Structure, dynamics and free energy studies on the effect of point mutations on SARS-CoV-2 spike protein binding with ACE2 receptor

The ongoing COVID-19 pandemic continues to infect people worldwide, and the virus continues to evolve in significant ways which can pose challenges to the efficiency of available vaccines and therapeutic drugs and cause future pandemic. Therefore, it is important to investigate the binding and interaction of ACE2 with different RBD variants.

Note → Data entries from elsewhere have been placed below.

`src/rtl/fifo_tx_unpack_if.sv`:
```
// fifo_tx_unpack_if: write-side and byte-stream signals of the QSPI TX data path.
// slave is the data path's view, master is the driver/consumer view.
interface fifo_tx_unpack_if #(
    parameter int DEPTH = 16
);
    localparam int LW = $clog2(DEPTH) + 1;

    // Control and FIFO write side
    logic          flush_i;
    logic          wr_en_i;
    logic [31:0]   wr_data_i;
    logic          full_o;
    logic          empty_o;
    logic [LW-1:0] level_o;
    logic          wr_ovf_o;

    // Transfer control and byte stream towards the shift engine
    logic          start_i;
    logic [15:0]   len_i;
    logic          byte_valid_o;
    logic [7:0]    byte_data_o;
    logic          byte_ready_i;
    logic          busy_o;
    logic          done_o;
    logic          stall_o;

    modport slave (
        input  flush_i, wr_en_i, wr_data_i, start_i, len_i, byte_ready_i,
        output full_o, empty_o, level_o, wr_ovf_o,
               byte_valid_o, byte_data_o, busy_o, done_o, stall_o
    );

    modport master (
        output flush_i, wr_en_i, wr_data_i, start_i, len_i, byte_ready_i,
        input  full_o, empty_o, level_o, wr_ovf_o,
               byte_valid_o, byte_data_o, busy_o, done_o, stall_o
    );
endinterface

```
`src/rtl/fifo_tx_unpack.sv`:
```
// fifo_tx_unpack: 32-bit word TX FIFO followed by a byte unpacker that feeds
// the QSPI shift engine over valid/ready. Transfer length is in bytes; unused
// bytes of the last word are dropped.
// Optional feature: define QSPI_TX_PREFETCH_EN to add a one-word hold register
// that removes the LOAD bubble at word boundaries.
// DEPTH must match the DEPTH of the connected fifo_tx_unpack_if.
module fifo_tx_unpack #(
    parameter int DEPTH     = 16,
    parameter bit MSB_FIRST = 1'b0
) (
    input  logic            clk,
    input  logic            rst,
    fifo_tx_unpack_if.slave bus
);
    localparam int AW = $clog2(DEPTH);
    localparam int CW = AW + 1;

    typedef enum logic [1:0] {
        ST_IDLE,
        ST_LOAD,
        ST_SHIFT,
        ST_DONE
    } state_t;

    state_t        state_q, state_d;

    logic [31:0]   mem [DEPTH];
    logic [AW-1:0] wr_ptr_q, rd_ptr_q;
    logic [CW-1:0] count_q;
    logic          wr_ovf_q;

    logic [15:0]   rem_q;
    logic [1:0]    idx_q;
    logic [31:0]   shreg_q;

    logic          full, empty, wr_acc, accept;
    logic          pop_load, pop_any;
    logic [31:0]   head;
    logic [1:0]    byte_sel;

`ifdef QSPI_TX_PREFETCH_EN
    logic [31:0]   hold_q;
    logic          hold_vld_q;
    logic          pop_hold, ld_hold;
    logic [15:0]   word_bytes_left;
    assign word_bytes_left = 16'd4 - {14'd0, idx_q};
`endif

    assign full    = (count_q == CW'(DEPTH));
    assign empty   = (count_q == '0);
    assign head    = mem[rd_ptr_q];
    assign wr_acc  = bus.wr_en_i && !full && !bus.flush_i && !rst;
    assign accept  = (state_q == ST_SHIFT) && bus.byte_ready_i;
`ifdef QSPI_TX_PREFETCH_EN
    assign pop_any = pop_load || pop_hold;
`else
    assign pop_any = pop_load;
`endif

    // Word storage write port
    // NOTE: storage array has no reset; only pointers/count define its contents.
    always_ff @(posedge clk) begin
        if (wr_acc) mem[wr_ptr_q] <= bus.wr_data_i;
    end

    // FIFO pointers, occupancy and sticky overflow flag
    // NOTE: state registers use <= so every flop samples pre-edge values.
    always_ff @(posedge clk) begin
        if (rst || bus.flush_i) begin
            wr_ptr_q <= '0;
            rd_ptr_q <= '0;
            count_q  <= '0;
            wr_ovf_q <= 1'b0;
        end else begin
            if (wr_acc)  wr_ptr_q <= wr_ptr_q + 1'b1;
            if (pop_any) rd_ptr_q <= rd_ptr_q + 1'b1;
            count_q <= count_q + CW'(wr_acc) - CW'(pop_any);
            if (bus.wr_en_i && full) wr_ovf_q <= 1'b1;
        end
    end

    // Next-state and pop decisions of the unpacker
    // NOTE: every output of this block gets a default first, so no latches.
    always_comb begin
        state_d  = state_q;
        pop_load = 1'b0;
`ifdef QSPI_TX_PREFETCH_EN
        pop_hold = 1'b0;
        ld_hold  = 1'b0;
`endif
        unique case (state_q)
            ST_IDLE: begin
                if (bus.start_i) state_d = (bus.len_i == 16'd0) ? ST_DONE : ST_LOAD;
            end
            ST_LOAD: begin
                if (!empty) begin
                    pop_load = 1'b1;
                    state_d  = ST_SHIFT;
                end
            end
            ST_SHIFT: begin
                if (bus.byte_ready_i) begin
                    if (rem_q == 16'd1) begin
                        state_d = ST_DONE;
                    end else if (idx_q == 2'd3) begin
`ifdef QSPI_TX_PREFETCH_EN
                        if (hold_vld_q) ld_hold = 1'b1;
                        else            state_d = ST_LOAD;
`else
                        state_d = ST_LOAD;
`endif
                    end
                end
`ifdef QSPI_TX_PREFETCH_EN
                // Fetch ahead only if the transfer extends past the current word;
                // the word boundary itself is left to the LOAD fallback.
                if (!hold_vld_q && !empty && (rem_q > word_bytes_left) &&
                    !(bus.byte_ready_i && idx_q == 2'd3))
                    pop_hold = 1'b1;
`endif
            end
            ST_DONE: state_d = ST_IDLE;
            default: state_d = ST_IDLE;
        endcase
    end

    // State, remaining count, byte index and shift register
    always_ff @(posedge clk) begin
        if (rst || bus.flush_i) begin
            state_q <= ST_IDLE;
            rem_q   <= '0;
            idx_q   <= '0;
            shreg_q <= '0;
        end else begin
            state_q <= state_d;
            if (state_q == ST_IDLE && bus.start_i) rem_q <= bus.len_i;
            if (accept) begin
                rem_q <= rem_q - 16'd1;
                idx_q <= idx_q + 2'd1;
            end
            if (pop_load) begin
                shreg_q <= head;
                idx_q   <= '0;
            end
`ifdef QSPI_TX_PREFETCH_EN
            else if (ld_hold) begin
                shreg_q <= hold_q;
            end
`endif
        end
    end

`ifdef QSPI_TX_PREFETCH_EN
    // Prefetch hold register: filled during SHIFT, emptied into the shift register
    always_ff @(posedge clk) begin
        if (rst || bus.flush_i || state_q == ST_DONE) begin
            hold_q     <= '0;
            hold_vld_q <= 1'b0;
        end else if (pop_hold) begin
            hold_q     <= head;
            hold_vld_q <= 1'b1;
        end else if (ld_hold) begin
            hold_vld_q <= 1'b0;
        end
    end
`endif

    // Byte lane selection according to byte order
    always_comb begin
        byte_sel = MSB_FIRST ? (2'd3 - idx_q) : idx_q;
    end

    assign bus.byte_data_o  = shreg_q[{byte_sel, 3'b000} +: 8];
    assign bus.byte_valid_o = (state_q == ST_SHIFT);
    assign bus.busy_o       = (state_q != ST_IDLE);
    assign bus.done_o       = (state_q == ST_DONE);
    assign bus.stall_o      = (state_q == ST_LOAD) && empty;
    assign bus.full_o       = full;
    assign bus.empty_o      = empty;
    assign bus.level_o      = count_q;
    assign bus.wr_ovf_o     = wr_ovf_q;
endmodule
```
`src/flat_wrapper.sv`:
```
// flat-port wrapper written by rule: the top's interface ports become plain ports
module fifo_tx_unpack_flat 
#(
    parameter int DEPTH     = 16,
    parameter bit MSB_FIRST = 1'b0
)
  (clk, rst, bus_flush_i, bus_wr_en_i, bus_wr_data_i, bus_start_i, bus_len_i, bus_byte_ready_i, bus_full_o, bus_empty_o, bus_level_o, bus_wr_ovf_o, bus_byte_valid_o, bus_byte_data_o, bus_busy_o, bus_done_o, bus_stall_o);
  fifo_tx_unpack_if #(.DEPTH(DEPTH)) bus_i ();
  input  logic clk;
  input  logic rst;
  input wire logic [$bits(bus_i.flush_i)-1:0] bus_flush_i;
  input wire logic [$bits(bus_i.wr_en_i)-1:0] bus_wr_en_i;
  input wire logic [$bits(bus_i.wr_data_i)-1:0] bus_wr_data_i;
  input wire logic [$bits(bus_i.start_i)-1:0] bus_start_i;
  input wire logic [$bits(bus_i.len_i)-1:0] bus_len_i;
  input wire logic [$bits(bus_i.byte_ready_i)-1:0] bus_byte_ready_i;
  output wire logic [$bits(bus_i.full_o)-1:0] bus_full_o;
  output wire logic [$bits(bus_i.empty_o)-1:0] bus_empty_o;
  output wire logic [$bits(bus_i.level_o)-1:0] bus_level_o;
  output wire logic [$bits(bus_i.wr_ovf_o)-1:0] bus_wr_ovf_o;
  output wire logic [$bits(bus_i.byte_valid_o)-1:0] bus_byte_valid_o;
  output wire logic [$bits(bus_i.byte_data_o)-1:0] bus_byte_data_o;
  output wire logic [$bits(bus_i.busy_o)-1:0] bus_busy_o;
  output wire logic [$bits(bus_i.done_o)-1:0] bus_done_o;
  output wire logic [$bits(bus_i.stall_o)-1:0] bus_stall_o;
  assign bus_i.flush_i = bus_flush_i;
  assign bus_i.wr_en_i = bus_wr_en_i;
  assign bus_i.wr_data_i = bus_wr_data_i;
  assign bus_i.start_i = bus_start_i;
  assign bus_i.len_i = bus_len_i;
  assign bus_i.byte_ready_i = bus_byte_ready_i;
  assign bus_full_o = bus_i.full_o;
  assign bus_empty_o = bus_i.empty_o;
  assign bus_level_o = bus_i.level_o;
  assign bus_wr_ovf_o = bus_i.wr_ovf_o;
  assign bus_byte_valid_o = bus_i.byte_valid_o;
  assign bus_byte_data_o = bus_i.byte_data_o;
  assign bus_busy_o = bus_i.busy_o;
  assign bus_done_o = bus_i.done_o;
  assign bus_stall_o = bus_i.stall_o;
  fifo_tx_unpack #(.DEPTH(DEPTH), .MSB_FIRST(MSB_FIRST)) u_core (.clk(clk), .rst(rst), .bus(bus_i));
endmodule
```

A comparative study using all-atom MD simulations was conducted on ACE2 binding with 8 different RBD variants, including N501Y, E484K, P479S, T478I, S477N, N439K, K417N and N501Y-E484K-K417N on RBD. Based on the RMSD, RMSF, and DSSP results, overall the binding of RBD variants with ACE2 is stable, and the secondary structure of RBD and ACE2 are consistent after the point mutation. Besides that, a similar buried surface area, a consistent binding interface and a similar amount of hydrogen bonds formed between RBD and ACE2 although the exact residue pairs on the binding interface were modified. The change of binding free energy from point mutation was predicted using the free energy perturbation (FEP) method. It is found that N501Y, N439K, and K417N can strengthen the binding of RBD with ACE2, while E484K and P479S weaken the binding, and S477N and T478I have negligible effect on the binding. Point mutations modified the dynamic correlation of residues in RBD based on the dihedral angle covariance matrix calculation. Doing dynamic network analysis, a common intrinsic network community extending from the tail of RBD to central, then to the binding interface region was found, which could communicate the dynamics in the binding interface region to the tail thus to the other sections of S protein. The result can supply unique methodology and molecular insight on studying the molecular structure and dynamics of possible future pandemics and design novel drugs.